Copy, from the material below, every line in which the word "module" can be found.

──────── Supplied data ────────

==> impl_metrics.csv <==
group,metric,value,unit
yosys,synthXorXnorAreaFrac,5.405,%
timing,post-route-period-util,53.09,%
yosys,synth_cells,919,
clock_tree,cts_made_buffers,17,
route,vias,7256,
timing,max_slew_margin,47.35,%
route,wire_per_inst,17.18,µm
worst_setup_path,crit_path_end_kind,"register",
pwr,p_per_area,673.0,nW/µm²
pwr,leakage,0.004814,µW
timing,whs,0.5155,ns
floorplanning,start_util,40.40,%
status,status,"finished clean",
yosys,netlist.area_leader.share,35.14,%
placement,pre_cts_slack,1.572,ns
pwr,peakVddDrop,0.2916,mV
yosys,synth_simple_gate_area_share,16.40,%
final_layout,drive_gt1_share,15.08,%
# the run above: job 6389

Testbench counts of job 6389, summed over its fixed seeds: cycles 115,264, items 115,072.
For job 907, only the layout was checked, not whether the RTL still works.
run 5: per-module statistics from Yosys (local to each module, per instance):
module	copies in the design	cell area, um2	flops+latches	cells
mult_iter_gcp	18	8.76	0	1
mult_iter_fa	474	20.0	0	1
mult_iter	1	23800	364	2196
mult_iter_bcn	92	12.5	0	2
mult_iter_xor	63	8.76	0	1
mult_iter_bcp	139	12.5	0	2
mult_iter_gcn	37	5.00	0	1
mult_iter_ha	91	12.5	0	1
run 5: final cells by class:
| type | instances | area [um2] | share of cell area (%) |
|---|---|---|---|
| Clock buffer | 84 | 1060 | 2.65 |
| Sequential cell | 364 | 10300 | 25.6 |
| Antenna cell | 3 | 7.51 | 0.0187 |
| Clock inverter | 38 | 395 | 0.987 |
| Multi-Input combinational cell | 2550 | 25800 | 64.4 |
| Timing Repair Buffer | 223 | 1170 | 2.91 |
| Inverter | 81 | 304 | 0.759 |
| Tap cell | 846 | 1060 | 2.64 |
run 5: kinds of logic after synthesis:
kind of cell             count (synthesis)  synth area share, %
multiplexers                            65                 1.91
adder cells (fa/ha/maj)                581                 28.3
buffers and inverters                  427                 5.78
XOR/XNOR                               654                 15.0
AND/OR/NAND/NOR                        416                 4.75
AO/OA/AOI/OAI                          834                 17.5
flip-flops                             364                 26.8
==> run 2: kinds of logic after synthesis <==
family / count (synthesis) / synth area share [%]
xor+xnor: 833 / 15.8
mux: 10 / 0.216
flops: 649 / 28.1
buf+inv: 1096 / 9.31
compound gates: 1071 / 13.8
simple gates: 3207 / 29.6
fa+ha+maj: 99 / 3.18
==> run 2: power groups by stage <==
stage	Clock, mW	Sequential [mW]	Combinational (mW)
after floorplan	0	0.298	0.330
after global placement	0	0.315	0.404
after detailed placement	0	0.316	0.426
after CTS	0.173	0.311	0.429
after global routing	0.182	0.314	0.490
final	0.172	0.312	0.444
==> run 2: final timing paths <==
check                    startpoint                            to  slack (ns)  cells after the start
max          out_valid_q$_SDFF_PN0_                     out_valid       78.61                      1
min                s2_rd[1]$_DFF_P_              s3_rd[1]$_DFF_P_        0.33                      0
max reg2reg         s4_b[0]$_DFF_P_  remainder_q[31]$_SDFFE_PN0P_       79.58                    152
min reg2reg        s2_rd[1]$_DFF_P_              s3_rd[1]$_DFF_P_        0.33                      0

────────
──────── Supplied data ────────

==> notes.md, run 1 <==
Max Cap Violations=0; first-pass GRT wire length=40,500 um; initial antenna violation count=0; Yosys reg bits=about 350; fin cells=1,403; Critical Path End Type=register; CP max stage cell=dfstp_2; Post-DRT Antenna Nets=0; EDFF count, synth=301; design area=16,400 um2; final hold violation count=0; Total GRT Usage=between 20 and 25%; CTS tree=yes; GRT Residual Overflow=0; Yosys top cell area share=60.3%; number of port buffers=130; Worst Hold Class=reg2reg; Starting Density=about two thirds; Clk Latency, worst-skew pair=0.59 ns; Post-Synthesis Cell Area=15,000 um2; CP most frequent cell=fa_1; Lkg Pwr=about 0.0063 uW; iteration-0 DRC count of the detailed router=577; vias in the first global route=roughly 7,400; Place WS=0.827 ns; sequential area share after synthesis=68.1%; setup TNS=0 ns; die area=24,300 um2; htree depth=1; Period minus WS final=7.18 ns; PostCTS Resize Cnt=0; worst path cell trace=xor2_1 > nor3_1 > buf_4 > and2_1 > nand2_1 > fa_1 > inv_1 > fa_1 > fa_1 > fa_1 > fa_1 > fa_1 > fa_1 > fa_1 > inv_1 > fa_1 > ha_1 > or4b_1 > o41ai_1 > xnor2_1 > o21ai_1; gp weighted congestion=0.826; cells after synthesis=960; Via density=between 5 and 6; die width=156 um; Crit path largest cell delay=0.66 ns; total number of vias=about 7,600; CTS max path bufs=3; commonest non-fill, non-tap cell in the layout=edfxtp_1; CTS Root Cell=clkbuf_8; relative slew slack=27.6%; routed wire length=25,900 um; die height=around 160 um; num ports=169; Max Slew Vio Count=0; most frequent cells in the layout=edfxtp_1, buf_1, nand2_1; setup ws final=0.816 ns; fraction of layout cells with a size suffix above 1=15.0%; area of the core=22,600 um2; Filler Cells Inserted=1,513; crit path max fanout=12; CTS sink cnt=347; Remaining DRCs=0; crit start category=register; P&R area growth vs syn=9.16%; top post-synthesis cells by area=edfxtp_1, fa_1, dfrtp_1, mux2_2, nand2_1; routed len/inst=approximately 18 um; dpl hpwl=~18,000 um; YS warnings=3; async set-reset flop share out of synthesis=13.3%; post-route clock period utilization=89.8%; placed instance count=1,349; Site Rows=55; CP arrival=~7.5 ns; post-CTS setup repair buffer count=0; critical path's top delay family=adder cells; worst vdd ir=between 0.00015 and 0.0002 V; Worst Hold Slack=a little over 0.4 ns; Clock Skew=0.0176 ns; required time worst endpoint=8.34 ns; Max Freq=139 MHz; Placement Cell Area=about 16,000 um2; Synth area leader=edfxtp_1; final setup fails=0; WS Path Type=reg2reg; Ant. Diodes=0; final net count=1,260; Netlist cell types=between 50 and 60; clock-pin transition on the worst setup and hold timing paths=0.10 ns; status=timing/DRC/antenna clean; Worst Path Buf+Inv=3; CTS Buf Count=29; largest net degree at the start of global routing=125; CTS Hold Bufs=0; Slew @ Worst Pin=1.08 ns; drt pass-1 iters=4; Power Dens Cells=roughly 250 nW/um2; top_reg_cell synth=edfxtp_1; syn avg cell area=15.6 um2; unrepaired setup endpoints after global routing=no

────────

Response box:
run 5: per-module statistics from Yosys (local to each module, per instance):
module	copies in the design	cell area, um2	flops+latches	cells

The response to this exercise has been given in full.